Try it: Gather each line of the records where "psel" appears.
:::::
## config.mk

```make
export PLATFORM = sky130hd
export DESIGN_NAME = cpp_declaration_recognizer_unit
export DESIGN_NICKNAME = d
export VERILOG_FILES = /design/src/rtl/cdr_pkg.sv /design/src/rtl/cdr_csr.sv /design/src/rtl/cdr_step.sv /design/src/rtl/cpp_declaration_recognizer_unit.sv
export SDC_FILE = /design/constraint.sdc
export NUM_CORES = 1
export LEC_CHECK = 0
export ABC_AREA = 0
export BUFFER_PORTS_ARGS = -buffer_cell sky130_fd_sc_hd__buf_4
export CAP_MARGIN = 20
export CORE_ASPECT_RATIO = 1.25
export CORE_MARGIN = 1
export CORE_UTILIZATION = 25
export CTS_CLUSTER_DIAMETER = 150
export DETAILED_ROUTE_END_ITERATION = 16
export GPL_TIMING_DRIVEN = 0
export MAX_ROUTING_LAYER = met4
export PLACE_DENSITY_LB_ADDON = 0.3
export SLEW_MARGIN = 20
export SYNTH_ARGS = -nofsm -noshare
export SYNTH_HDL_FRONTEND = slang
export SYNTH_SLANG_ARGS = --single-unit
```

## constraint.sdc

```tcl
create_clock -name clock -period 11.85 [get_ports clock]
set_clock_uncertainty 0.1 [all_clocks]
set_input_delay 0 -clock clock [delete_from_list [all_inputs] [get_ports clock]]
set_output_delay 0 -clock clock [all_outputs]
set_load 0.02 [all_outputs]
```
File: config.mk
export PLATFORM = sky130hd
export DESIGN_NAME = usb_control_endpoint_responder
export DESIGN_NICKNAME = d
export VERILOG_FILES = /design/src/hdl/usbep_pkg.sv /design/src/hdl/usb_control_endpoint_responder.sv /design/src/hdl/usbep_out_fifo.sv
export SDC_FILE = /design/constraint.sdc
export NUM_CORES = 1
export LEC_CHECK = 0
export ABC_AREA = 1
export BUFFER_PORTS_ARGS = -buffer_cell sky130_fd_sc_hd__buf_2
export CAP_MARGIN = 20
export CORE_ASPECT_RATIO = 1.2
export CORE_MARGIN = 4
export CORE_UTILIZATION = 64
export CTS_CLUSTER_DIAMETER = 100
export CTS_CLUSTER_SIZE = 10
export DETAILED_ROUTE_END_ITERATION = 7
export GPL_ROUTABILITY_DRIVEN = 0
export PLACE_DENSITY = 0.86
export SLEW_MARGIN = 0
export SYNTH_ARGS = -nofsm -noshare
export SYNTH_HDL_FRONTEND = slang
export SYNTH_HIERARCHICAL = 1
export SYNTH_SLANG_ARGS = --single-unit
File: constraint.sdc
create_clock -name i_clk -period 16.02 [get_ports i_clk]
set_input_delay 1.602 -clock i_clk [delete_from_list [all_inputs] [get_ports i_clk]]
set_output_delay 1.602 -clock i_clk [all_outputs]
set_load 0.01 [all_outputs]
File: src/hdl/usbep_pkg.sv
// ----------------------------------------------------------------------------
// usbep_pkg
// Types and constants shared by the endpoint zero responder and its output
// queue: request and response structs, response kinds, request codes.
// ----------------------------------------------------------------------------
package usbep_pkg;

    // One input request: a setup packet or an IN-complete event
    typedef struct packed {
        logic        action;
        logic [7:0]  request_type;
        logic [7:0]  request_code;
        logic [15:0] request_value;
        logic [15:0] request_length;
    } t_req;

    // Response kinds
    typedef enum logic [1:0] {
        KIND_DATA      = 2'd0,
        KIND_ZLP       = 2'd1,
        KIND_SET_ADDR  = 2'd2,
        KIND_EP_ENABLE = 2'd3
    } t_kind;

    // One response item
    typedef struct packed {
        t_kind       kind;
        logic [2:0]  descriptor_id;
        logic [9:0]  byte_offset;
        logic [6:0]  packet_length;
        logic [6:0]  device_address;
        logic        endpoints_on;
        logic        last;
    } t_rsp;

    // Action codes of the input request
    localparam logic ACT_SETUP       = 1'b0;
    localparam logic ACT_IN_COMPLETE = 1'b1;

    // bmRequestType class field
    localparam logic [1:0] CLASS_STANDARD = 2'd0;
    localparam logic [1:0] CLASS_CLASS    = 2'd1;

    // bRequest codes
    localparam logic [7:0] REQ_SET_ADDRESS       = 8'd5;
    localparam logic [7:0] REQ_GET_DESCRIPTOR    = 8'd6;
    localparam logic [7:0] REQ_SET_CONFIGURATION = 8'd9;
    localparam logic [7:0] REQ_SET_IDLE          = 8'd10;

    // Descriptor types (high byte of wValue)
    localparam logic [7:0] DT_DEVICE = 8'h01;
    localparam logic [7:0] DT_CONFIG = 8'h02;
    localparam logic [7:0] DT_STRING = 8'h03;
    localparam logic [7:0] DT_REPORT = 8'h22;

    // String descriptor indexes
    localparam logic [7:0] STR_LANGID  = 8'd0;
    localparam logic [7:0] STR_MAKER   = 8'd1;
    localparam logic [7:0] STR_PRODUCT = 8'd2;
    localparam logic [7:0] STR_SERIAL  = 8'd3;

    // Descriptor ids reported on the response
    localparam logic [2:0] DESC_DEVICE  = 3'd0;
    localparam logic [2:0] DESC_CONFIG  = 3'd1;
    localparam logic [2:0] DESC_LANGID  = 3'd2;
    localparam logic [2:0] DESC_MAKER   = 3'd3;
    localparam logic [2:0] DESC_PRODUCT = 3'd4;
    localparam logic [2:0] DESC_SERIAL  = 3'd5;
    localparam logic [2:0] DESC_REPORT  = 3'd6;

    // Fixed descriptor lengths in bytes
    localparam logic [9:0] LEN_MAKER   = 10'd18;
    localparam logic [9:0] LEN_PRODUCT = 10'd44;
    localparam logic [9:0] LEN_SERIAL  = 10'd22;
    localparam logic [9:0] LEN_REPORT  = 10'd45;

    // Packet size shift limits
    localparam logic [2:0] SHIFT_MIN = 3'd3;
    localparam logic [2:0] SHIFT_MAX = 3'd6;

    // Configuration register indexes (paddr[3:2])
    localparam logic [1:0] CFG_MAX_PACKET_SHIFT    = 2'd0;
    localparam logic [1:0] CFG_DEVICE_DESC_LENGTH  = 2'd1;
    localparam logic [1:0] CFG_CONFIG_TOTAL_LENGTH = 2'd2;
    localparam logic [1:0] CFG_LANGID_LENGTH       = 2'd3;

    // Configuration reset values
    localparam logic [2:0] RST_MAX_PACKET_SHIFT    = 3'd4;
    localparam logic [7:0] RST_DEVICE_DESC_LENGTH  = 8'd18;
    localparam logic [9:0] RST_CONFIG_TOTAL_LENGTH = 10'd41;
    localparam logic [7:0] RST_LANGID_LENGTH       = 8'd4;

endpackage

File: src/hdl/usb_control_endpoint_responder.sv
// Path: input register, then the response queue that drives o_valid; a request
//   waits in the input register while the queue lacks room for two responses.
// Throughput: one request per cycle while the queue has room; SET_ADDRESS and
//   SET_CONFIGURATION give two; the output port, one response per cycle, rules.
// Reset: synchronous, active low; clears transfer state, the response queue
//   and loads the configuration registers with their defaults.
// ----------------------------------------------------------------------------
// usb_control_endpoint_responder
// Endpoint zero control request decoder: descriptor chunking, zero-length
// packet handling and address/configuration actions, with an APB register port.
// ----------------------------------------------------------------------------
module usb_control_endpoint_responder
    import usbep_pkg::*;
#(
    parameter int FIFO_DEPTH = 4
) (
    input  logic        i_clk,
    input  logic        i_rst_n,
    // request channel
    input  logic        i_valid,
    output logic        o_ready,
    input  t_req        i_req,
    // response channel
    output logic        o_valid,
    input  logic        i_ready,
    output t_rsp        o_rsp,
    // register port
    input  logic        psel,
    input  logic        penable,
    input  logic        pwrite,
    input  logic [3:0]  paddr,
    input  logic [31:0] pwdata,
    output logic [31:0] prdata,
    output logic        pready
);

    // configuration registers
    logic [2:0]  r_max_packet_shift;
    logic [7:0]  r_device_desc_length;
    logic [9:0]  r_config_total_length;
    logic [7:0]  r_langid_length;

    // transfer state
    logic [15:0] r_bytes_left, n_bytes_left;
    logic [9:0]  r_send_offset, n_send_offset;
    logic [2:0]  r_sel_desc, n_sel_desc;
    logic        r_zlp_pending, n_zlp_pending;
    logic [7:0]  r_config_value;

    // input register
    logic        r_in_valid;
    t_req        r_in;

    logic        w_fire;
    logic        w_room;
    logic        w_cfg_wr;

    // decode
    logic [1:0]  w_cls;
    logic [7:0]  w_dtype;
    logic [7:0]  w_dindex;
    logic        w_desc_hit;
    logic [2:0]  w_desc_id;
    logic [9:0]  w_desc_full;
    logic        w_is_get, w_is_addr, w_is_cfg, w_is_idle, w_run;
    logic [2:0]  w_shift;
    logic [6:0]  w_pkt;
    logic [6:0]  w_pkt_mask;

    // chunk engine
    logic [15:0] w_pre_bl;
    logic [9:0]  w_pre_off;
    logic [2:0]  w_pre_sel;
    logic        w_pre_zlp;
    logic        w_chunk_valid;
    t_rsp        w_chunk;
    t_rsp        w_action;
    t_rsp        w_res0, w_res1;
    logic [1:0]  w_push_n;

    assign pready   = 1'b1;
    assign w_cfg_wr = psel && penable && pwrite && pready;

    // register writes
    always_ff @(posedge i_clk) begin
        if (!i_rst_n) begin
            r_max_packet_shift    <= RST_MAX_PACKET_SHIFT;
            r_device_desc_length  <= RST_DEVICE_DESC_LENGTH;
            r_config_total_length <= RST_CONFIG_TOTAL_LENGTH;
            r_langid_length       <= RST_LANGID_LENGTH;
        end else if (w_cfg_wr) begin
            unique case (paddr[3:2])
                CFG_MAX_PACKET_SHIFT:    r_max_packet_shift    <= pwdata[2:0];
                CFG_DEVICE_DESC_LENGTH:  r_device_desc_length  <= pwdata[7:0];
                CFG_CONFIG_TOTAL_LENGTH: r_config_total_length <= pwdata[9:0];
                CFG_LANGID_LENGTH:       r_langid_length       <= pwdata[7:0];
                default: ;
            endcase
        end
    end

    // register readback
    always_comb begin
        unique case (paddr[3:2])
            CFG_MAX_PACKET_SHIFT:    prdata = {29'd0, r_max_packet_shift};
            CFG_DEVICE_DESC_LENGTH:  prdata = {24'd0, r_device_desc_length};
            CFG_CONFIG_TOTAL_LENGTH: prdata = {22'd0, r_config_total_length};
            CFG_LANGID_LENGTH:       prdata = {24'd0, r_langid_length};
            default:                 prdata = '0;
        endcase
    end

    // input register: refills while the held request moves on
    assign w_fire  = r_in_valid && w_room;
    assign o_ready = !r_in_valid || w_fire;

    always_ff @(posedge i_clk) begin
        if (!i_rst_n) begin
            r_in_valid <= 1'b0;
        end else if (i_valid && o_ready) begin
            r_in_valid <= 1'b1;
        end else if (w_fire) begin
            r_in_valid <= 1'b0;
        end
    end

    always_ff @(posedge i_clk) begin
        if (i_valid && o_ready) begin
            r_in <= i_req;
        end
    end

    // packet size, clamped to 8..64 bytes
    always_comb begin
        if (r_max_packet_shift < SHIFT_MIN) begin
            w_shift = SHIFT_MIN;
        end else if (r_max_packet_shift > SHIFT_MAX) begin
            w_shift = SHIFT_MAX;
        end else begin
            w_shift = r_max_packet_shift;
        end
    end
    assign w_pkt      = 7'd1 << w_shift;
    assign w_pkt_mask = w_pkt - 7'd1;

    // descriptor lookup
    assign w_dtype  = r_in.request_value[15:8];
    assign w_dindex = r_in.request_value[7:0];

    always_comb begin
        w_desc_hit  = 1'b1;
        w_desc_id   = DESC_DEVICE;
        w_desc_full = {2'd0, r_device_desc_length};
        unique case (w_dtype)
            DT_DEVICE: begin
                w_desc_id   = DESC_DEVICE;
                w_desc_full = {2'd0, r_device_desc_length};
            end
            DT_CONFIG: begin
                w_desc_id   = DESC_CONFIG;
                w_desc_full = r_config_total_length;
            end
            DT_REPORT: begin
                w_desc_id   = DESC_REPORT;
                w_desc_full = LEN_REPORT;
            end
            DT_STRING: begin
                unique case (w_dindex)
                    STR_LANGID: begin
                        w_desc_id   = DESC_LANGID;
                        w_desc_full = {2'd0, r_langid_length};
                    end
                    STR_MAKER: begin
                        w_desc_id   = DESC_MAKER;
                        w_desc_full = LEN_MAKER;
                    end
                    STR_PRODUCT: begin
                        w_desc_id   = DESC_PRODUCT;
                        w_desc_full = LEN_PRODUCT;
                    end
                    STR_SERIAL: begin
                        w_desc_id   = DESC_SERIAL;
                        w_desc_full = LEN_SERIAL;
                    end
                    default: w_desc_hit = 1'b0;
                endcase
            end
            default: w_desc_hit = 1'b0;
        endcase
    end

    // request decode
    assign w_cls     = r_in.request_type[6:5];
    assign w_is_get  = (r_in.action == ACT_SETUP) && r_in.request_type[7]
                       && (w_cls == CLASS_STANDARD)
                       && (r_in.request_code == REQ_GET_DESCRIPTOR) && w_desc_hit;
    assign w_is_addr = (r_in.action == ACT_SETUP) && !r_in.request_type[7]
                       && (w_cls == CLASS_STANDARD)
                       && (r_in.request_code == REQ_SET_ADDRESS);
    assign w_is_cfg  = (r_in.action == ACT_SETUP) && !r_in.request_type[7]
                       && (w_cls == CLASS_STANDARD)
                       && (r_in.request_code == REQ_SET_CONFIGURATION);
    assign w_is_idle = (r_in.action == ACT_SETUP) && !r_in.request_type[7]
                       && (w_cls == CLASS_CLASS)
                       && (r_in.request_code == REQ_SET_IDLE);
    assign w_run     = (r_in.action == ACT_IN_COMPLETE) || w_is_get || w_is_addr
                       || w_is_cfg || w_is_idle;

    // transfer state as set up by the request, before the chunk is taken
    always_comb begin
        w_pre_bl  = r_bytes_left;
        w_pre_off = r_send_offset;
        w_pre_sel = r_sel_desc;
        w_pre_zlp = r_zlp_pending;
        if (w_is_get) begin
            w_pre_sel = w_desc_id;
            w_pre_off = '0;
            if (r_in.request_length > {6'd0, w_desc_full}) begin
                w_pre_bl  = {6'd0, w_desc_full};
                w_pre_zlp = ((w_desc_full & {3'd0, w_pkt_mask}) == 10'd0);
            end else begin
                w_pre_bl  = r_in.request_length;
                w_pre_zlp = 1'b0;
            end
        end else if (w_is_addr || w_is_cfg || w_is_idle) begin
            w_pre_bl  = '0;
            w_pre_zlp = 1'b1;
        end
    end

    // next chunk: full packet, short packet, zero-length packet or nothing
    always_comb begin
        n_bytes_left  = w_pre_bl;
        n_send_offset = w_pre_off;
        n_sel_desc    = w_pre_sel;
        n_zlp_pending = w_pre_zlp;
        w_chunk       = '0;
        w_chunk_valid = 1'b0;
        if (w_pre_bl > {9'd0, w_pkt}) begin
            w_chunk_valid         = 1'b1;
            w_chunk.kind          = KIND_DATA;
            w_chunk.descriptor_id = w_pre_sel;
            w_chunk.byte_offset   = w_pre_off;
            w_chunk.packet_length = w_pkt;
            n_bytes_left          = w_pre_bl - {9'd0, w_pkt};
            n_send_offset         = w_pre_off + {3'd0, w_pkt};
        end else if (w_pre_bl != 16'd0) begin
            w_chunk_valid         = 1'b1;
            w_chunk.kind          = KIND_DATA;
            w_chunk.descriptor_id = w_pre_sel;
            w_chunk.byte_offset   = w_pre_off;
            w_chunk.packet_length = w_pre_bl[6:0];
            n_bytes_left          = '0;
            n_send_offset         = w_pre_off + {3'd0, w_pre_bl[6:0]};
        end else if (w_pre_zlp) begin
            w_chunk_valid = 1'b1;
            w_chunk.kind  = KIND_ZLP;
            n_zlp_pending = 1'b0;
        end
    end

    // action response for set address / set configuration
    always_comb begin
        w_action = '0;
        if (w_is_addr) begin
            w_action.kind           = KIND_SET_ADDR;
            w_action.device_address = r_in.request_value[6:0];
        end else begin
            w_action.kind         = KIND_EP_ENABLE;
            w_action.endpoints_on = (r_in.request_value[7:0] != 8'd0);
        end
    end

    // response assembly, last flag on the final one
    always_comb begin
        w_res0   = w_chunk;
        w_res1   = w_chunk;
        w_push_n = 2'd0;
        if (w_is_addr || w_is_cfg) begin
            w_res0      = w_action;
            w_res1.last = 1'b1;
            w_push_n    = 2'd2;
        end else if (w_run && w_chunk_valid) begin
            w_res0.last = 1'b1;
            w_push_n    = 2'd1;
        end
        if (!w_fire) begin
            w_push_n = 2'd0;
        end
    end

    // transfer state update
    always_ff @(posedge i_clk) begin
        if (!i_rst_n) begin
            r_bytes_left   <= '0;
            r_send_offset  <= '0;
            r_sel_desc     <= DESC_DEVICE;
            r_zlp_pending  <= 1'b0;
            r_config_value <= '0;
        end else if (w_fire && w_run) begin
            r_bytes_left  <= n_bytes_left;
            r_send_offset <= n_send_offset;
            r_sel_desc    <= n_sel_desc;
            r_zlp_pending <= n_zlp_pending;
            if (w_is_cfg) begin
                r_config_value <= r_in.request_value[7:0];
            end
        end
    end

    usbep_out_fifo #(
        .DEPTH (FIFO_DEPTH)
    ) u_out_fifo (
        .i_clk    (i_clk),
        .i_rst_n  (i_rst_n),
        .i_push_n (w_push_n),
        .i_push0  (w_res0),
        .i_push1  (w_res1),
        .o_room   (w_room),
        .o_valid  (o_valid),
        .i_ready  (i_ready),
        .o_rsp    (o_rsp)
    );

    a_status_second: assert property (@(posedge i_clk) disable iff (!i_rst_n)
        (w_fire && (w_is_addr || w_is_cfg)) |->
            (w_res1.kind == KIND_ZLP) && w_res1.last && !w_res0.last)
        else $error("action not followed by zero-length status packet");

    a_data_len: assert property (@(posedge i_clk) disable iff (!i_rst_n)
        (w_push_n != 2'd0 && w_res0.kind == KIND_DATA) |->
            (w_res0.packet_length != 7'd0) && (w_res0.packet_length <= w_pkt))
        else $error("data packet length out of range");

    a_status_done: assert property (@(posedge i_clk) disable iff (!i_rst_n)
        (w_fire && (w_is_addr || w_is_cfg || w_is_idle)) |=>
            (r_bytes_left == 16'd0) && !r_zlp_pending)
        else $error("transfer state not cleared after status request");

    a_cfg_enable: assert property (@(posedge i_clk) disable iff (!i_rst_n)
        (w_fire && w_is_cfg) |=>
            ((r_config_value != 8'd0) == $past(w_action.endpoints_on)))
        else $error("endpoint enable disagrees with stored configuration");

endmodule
:::::
Result of this exercise:
    input  logic        psel,
    assign w_cfg_wr = psel && penable && pwrite && pready;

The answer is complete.